Court Opinion

ID: 3025850
Source: CourtListenerOpinion
Date Created: 2015-10-13 22:34:30.906389+00
Date Added: 2024-06-11T18:21:41.906347
License: Public Domain

United States Court of Appeals
                            FOR THE EIGHTH CIRCUIT
                                    ___________

                                    No. 00-3290
                                    ___________

United States of America,                *
                                         *
             Appellee,                   * Appeal from the United States
                                         * District Court for the Western
      v.                                 * District of Missouri.
                                         *
Ebony D. Williams,                       *      [UNPUBLISHED]
                                         *
             Appellant.                  *
                                    ___________

                            Submitted: January 4, 2001
                                Filed: January 19, 2001
                                    ___________

Before LOKEN, FAGG, and BYE, Circuit Judges.
                            ___________

PER CURIAM.

       Within days after being placed on the supervised release portion of a sentence
she received for passing counterfeit currency, Ebony D. Williams violated a release
condition based on her failure successfully to participate in a community corrections
center program.

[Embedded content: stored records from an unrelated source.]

<file path="src/design/etfi_pkg.sv">
// Shared types and constants for the escape-time fractal iterator.
// Used by etfi_ctrl, etfi_dp and escape_time_fractal_iterator; no dependencies.
package etfi_pkg;

    // default parameter values
    localparam int FRAC_BITS_DEF  = 28;
    localparam int COUNT_BITS_DEF = 16;

    // widths fixed by the field definitions
    localparam int PART_W    = 32;
    localparam int PROD_W    = 64;
    localparam int SUM_W     = 66;
    localparam int KIND_W    = 2;
    localparam int ITER_W    = 16;
    localparam int CFG_IDX_W = 8;
    localparam int CFG_DAT_W = 32;

    // register indexes on the configuration port
    localparam logic [CFG_IDX_W-1:0] REG_KIND     = 8'd0;
    localparam logic [CFG_IDX_W-1:0] REG_CONST_RE = 8'd1;
    localparam logic [CFG_IDX_W-1:0] REG_CONST_IM = 8'd2;
    localparam logic [CFG_IDX_W-1:0] REG_MAX_ITER = 8'd3;

    // fractal kinds
    localparam logic [KIND_W-1:0] KIND_MANDEL = 2'd0;
    localparam logic [KIND_W-1:0] KIND_JULIA  = 2'd1;
    localparam logic [KIND_W-1:0] KIND_SHIP   = 2'd2;

    localparam logic [ITER_W-1:0] MAX_ITER_RST = 16'd256;

    // multiplier operation selects
    localparam logic [1:0] OP_NONE = 2'd0;
    localparam logic [1:0] OP_RR   = 2'd1;  // re * re
    localparam logic [1:0] OP_II   = 2'd2;  // im * im
    localparam logic [1:0] OP_RI   = 2'd3;  // re * im (abs for burning ship)

    // controller to datapath
    typedef struct packed {
        logic       load;    // capture point, set up z, k, bound, limit
        logic [1:0] op;      // multiplier operation this cycle
        logic       update;  // write new z, bump the count
        logic       emit;    // present the count on the result port
    } t_dp_cmd;

    // datapath to controller
    typedef struct packed {
        logic finish;        // escaped or at the iteration limit
    } t_dp_status;

    // clamp a wide signed sum to the 32-bit signed range
    function automatic logic signed [PART_W-1:0] sat32(input logic signed [SUM_W-1:0] v);
        logic signed [SUM_W-1:0] hi;
        logic signed [SUM_W-1:0] lo;
        hi = SUM_W'(32'sh7FFF_FFFF);
        lo = -(SUM_W'(33'sh0_8000_0000));
        if (v > hi) begin
            return 32'sh7FFF_FFFF;
        end else if (v < lo) begin
            return 32'sh8000_0000;
        end
        return v[PART_W-1:0];
    endfunction

endpackage

</file>
<file path="src/design/etfi_ctrl.sv">
// Controller state machine for the escape-time fractal iterator.
// Depends on etfi_pkg; drives etfi_dp through t_dp_cmd.
module etfi_ctrl (
    input  logic                i_clk,
    input  logic                i_rst_n,
    input  logic                start,
    output logic                busy,
    input  etfi_pkg::t_dp_status i_status,
    output etfi_pkg::t_dp_cmd    o_cmd
);
    import etfi_pkg::*;

    localparam logic [2:0] S_IDLE = 3'd0;
    localparam logic [2:0] S_MRR  = 3'd1;
    localparam logic [2:0] S_MII  = 3'd2;
    localparam logic [2:0] S_MRI  = 3'd3;
    localparam logic [2:0] S_UPD  = 3'd4;

    logic [2:0] r_state;
    logic [2:0] n_state;

    // state register
    always_ff @(posedge i_clk) begin
        if (!i_rst_n) begin
            r_state <= S_IDLE;
        end else begin
            r_state <= n_state;
        end
    end

    // one iteration: three multiplies then the update / escape decision
    always_comb begin
        n_state      = r_state;
        o_cmd        = '0;
        o_cmd.op     = OP_NONE;
        unique case (r_state)
            S_IDLE: begin
                if (start) begin
                    o_cmd.load = 1'b1;
                    n_state    = S_MRR;
                end
            end
            S_MRR: begin
                o_cmd.op = OP_RR;
                n_state  = S_MII;
            end
            S_MII: begin
                o_cmd.op = OP_II;
                n_state  = S_MRI;
            end
            S_MRI: begin
                o_cmd.op = OP_RI;
                n_state  = S_UPD;
            end
            S_UPD: begin
                if (i_status.finish) begin
                    o_cmd.emit = 1'b1;
                    n_state    = S_IDLE;
                end else begin
                    o_cmd.update = 1'b1;
                    n_state      = S_MRR;
                end
            end
            default: begin
                n_state = S_IDLE;
            end
        endcase
    end

    assign busy = (r_state != S_IDLE);

endmodule

</file>
<file path="src/design/etfi_dp.sv">
// Datapath for the escape-time fractal iterator: config registers, z/k state,
// one shared 32x32 multiplier, escape test, saturating update, result register.
// Depends on etfi_pkg; commanded by etfi_ctrl.
module etfi_dp #(
    parameter int FRAC_BITS  = etfi_pkg::FRAC_BITS_DEF,
    parameter int COUNT_BITS = etfi_pkg::COUNT_BITS_DEF
) (
    input  logic                                        i_clk,
    input  logic                                        i_rst_n,
    input  logic                                        i_cfg_we,
    input  logic [etfi_pkg::CFG_IDX_W-1:0]              i_cfg_idx,
    input  logic [etfi_pkg::CFG_DAT_W-1:0]              i_cfg_data,
    input  logic signed [etfi_pkg::PART_W-1:0]          i_point_re,
    input  logic signed [etfi_pkg::PART_W-1:0]          i_point_im,
    input  etfi_pkg::t_dp_cmd                           i_cmd,
    output etfi_pkg::t_dp_status                        o_status,
    output logic                                        o_valid,
    output logic [etfi_pkg::ITER_W-1:0]                 o_iteration_count
);
    import etfi_pkg::*;

    localparam int LW = (COUNT_BITS > ITER_W) ? COUNT_BITS : ITER_W;
    localparam logic [LW-1:0] CMAX = LW'({COUNT_BITS{1'b1}});
    localparam logic signed [SUM_W-1:0] BOUND4 = SUM_W'(4) <<< FRAC_BITS;
    localparam logic signed [SUM_W-1:0] BOUND3 = SUM_W'(3) <<< FRAC_BITS;

    // configuration registers
    logic [KIND_W-1:0]        r_kind;
    logic signed [PART_W-1:0] r_const_re;
    logic signed [PART_W-1:0] r_const_im;
    logic [ITER_W-1:0]        r_max_iter;

    // iteration state
    logic signed [PART_W-1:0] r_zr;
    logic signed [PART_W-1:0] r_zi;
    logic signed [PART_W-1:0] r_kr;
    logic signed [PART_W-1:0] r_ki;
    logic                     r_julia;
    logic                     r_ship;
    logic [COUNT_BITS-1:0]    r_count;
    logic [COUNT_BITS-1:0]    r_limit;
    logic signed [PROD_W-1:0] r_prod;
    logic signed [PROD_W-1:0] r_sr;
    logic signed [PROD_W-1:0] r_si;
    logic                     r_valid;
    logic [ITER_W-1:0]        r_out;

    logic signed [PART_W-1:0] w_mul_a;
    logic signed [PART_W-1:0] w_mul_b;
    logic signed [PROD_W-1:0] w_prod;
    logic signed [PROD_W-1:0] w_cross;
    logic signed [SUM_W-1:0]  w_mag;
    logic signed [SUM_W-1:0]  w_new_re;
    logic signed [SUM_W-1:0]  w_new_im;
    logic                     w_escape;
    logic                     w_at_limit;
    logic                     w_julia_in;
    logic                     w_ship_in;
    logic [LW-1:0]            w_max_ext;
    logic [COUNT_BITS-1:0]    w_limit_in;

    // abs with the most negative value clamped to the positive maximum
    function automatic logic signed [PART_W-1:0] abs_sat(input logic signed [PART_W-1:0] v);
        if (v == 32'sh8000_0000) begin
            return 32'sh7FFF_FFFF;
        end
        return (v < 0) ? -v : v;
    endfunction

    // configuration writes; unknown indexes are dropped
    always_ff @(posedge i_clk) begin
        if (!i_rst_n) begin
            r_kind     <= KIND_MANDEL;
            r_const_re <= '0;
            r_const_im <= '0;
            r_max_iter <= MAX_ITER_RST;
        end else if (i_cfg_we) begin
            unique case (i_cfg_idx)
                REG_KIND:     r_kind     <= i_cfg_data[KIND_W-1:0];
                REG_CONST_RE: r_const_re <= i_cfg_data[PART_W-1:0];
                REG_CONST_IM: r_const_im <= i_cfg_data[PART_W-1:0];
                REG_MAX_ITER: r_max_iter <= i_cfg_data[ITER_W-1:0];
                default: ;
            endcase
        end
    end

    // setup values for a new point
    assign w_julia_in = (r_kind == KIND_JULIA);
    assign w_ship_in  = (r_kind == KIND_SHIP);
    assign w_max_ext  = LW'(r_max_iter);
    assign w_limit_in = COUNT_BITS'((w_max_ext > CMAX) ? CMAX : w_max_ext);

    // shared multiplier operand select
    always_comb begin
        case (i_cmd.op)
            OP_RR: begin
                w_mul_a = r_zr;
                w_mul_b = r_zr;
            end
            OP_II: begin
                w_mul_a = r_zi;
                w_mul_b = r_zi;
            end
            OP_RI: begin
                w_mul_a = r_ship ? abs_sat(r_zr) : r_zr;
                w_mul_b = r_ship ? abs_sat(r_zi) : r_zi;
            end
            default: begin
                w_mul_a = r_zr;
                w_mul_b = r_zi;
            end
        endcase
    end

    assign w_prod = w_mul_a * w_mul_b;

    // escape test and next z from the registered products
    assign w_cross    = r_prod >>> (FRAC_BITS - 1);
    assign w_mag      = SUM_W'(r_sr) + SUM_W'(r_si);
    assign w_escape   = (w_mag >= (r_julia ? BOUND3 : BOUND4));
    assign w_at_limit = (r_count == r_limit);
    assign w_new_re   = SUM_W'(r_sr) - SUM_W'(r_si) + SUM_W'(r_kr);
    assign w_new_im   = SUM_W'(w_cross) + SUM_W'(r_ki);

    assign o_status.finish = w_escape || w_at_limit;

    // z, k and per-point setup
    always_ff @(posedge i_clk) begin
        if (i_cmd.load) begin
            r_julia <= w_julia_in;
            r_ship  <= w_ship_in;
            r_limit <= w_limit_in;
            if (w_julia_in) begin
                r_zr <= i_point_re;
                r_zi <= i_point_im;
                r_kr <= r_const_re;
                r_ki <= r_const_im;
            end else begin
                r_zr <= sat32(SUM_W'(i_point_re) + SUM_W'(r_const_re));
                r_zi <= sat32(SUM_W'(i_point_im) + SUM_W'(r_const_im));
                r_kr <= i_point_re;
                r_ki <= i_point_im;
            end
        end else if (i_cmd.update) begin
            r_zr <= sat32(w_new_re);
            r_zi <= sat32(w_new_im);
        end
    end

    // product register and scaled squares
    always_ff @(posedge i_clk) begin
        if (i_cmd.op != OP_NONE) begin
            r_prod <= w_prod;
        end
        if (i_cmd.op == OP_II) begin
            r_sr <= r_prod >>> FRAC_BITS;
        end
        if (i_cmd.op == OP_RI) begin
            r_si <= r_prod >>> FRAC_BITS;
        end
    end

    // iteration counter
    always_ff @(posedge i_clk) begin
        if (!i_rst_n) begin
            r_count <= '0;
        end else if (i_cmd.load) begin
            r_count <= '0;
        end else if (i_cmd.update) begin
            r_count <= r_count + 1'b1;
        end
    end

    // result register, one-cycle strobe
    always_ff @(posedge i_clk) begin
        if (!i_rst_n) begin
            r_valid <= 1'b0;
        end else begin
            r_valid <= i_cmd.emit;
        end
        if (i_cmd.emit) begin
            r_out <= ITER_W'(LW'(r_count));
        end
    end

    assign o_valid           = r_valid;
    assign o_iteration_count = r_out;

endmodule

</file>
<file path="src/design/escape_time_fractal_iterator.sv">
// Top level of the escape-time fractal iterator (Mandelbrot, Julia, burning ship).
// Depends on etfi_pkg, etfi_ctrl and etfi_dp.
//
//  channel   | ports                                       | transfer when
//  ----------+---------------------------------------------+----------------------
//  point in  | start, busy, i_point_re, i_point_im         | start high, busy low
//  count out | o_valid, o_iteration_count                  | o_valid high (1 cycle)
//  config    | i_cfg_we, i_cfg_idx, i_cfg_data             | i_cfg_we high
//
// After the accepting edge, each escape check runs three products through the
// single shared 32x32 multiplier and then an update step; the result strobe
// follows the last check. busy drops in the strobe cycle, so the next point can
// be taken at the edge that ends it. Reset (synchronous, active low) restores
// the register defaults and idles the controller. The result strobe is high for
// exactly one cycle; the receiver cannot stall it.
module escape_time_fractal_iterator #(
    parameter int FRAC_BITS  = etfi_pkg::FRAC_BITS_DEF,
    parameter int COUNT_BITS = etfi_pkg::COUNT_BITS_DEF
) (
    input  logic                               i_clk,
    input  logic                               i_rst_n,
    input  logic                               i_cfg_we,
    input  logic [etfi_pkg::CFG_IDX_W-1:0]     i_cfg_idx,
    input  logic [etfi_pkg::CFG_DAT_W-1:0]     i_cfg_data,
    input  logic                               start,
    output logic                               busy,
    input  logic signed [etfi_pkg::PART_W-1:0] i_point_re,
    input  logic signed [etfi_pkg::PART_W-1:0] i_point_im,
    output logic                               o_valid,
    output logic [etfi_pkg::ITER_W-1:0]        o_iteration_count
);
    import etfi_pkg::*;

    t_dp_cmd    w_cmd;
    t_dp_status w_status;

    etfi_ctrl u_ctrl (
        .i_clk    (i_clk),
        .i_rst_n  (i_rst_n),
        .start    (start),
        .busy     (busy),
        .i_status (w_status),
        .o_cmd    (w_cmd)
    );

    etfi_dp #(
        .FRAC_BITS  (FRAC_BITS),
        .COUNT_BITS (COUNT_BITS)
    ) u_dp (
        .i_clk             (i_clk),
        .i_rst_n           (i_rst_n),
        .i_cfg_we          (i_cfg_we),
        .i_cfg_idx         (i_cfg_idx),
        .i_cfg_data        (i_cfg_data),
        .i_point_re        (i_point_re),
        .i_point_im        (i_point_im),
        .i_cmd             (w_cmd),
        .o_status          (w_status),
        .o_valid           (o_valid),
        .o_iteration_count (o_iteration_count)
    );

endmodule
</file>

Following a revocation hearing at which she stipulated to the violation,
the district court revoked supervised release and imposed 16 months imprisonment and
20 months additional supervised release. Williams challenges her sentence on appeal,
and we affirm.
       When a district court finds by a preponderance of the evidence that a defendant
has violated a supervised release condition, the district court may revoke supervised
release and impose imprisonment without credit for time previously served on
postrelease supervision. See 18 U.S.C. § 3583(e)(3). We review for abuse of
discretion. See United States v. Grimes, 54 F.3d 489, 492 (8th Cir. 1995).

       Having reviewed the record and Williams’s brief, we conclude her revocation
sentence neither exceeds the limits of section 3583(e), nor constitutes an abuse of
discretion by the district court. See 18 U.S.C. §§ 472, 3559(a), 3583(e)(3), 3583(h).

      We thus affirm the judgment of the district court.

      A true copy.

             Attest:

                     CLERK, U.S. COURT OF APPEALS, EIGHTH CIRCUIT.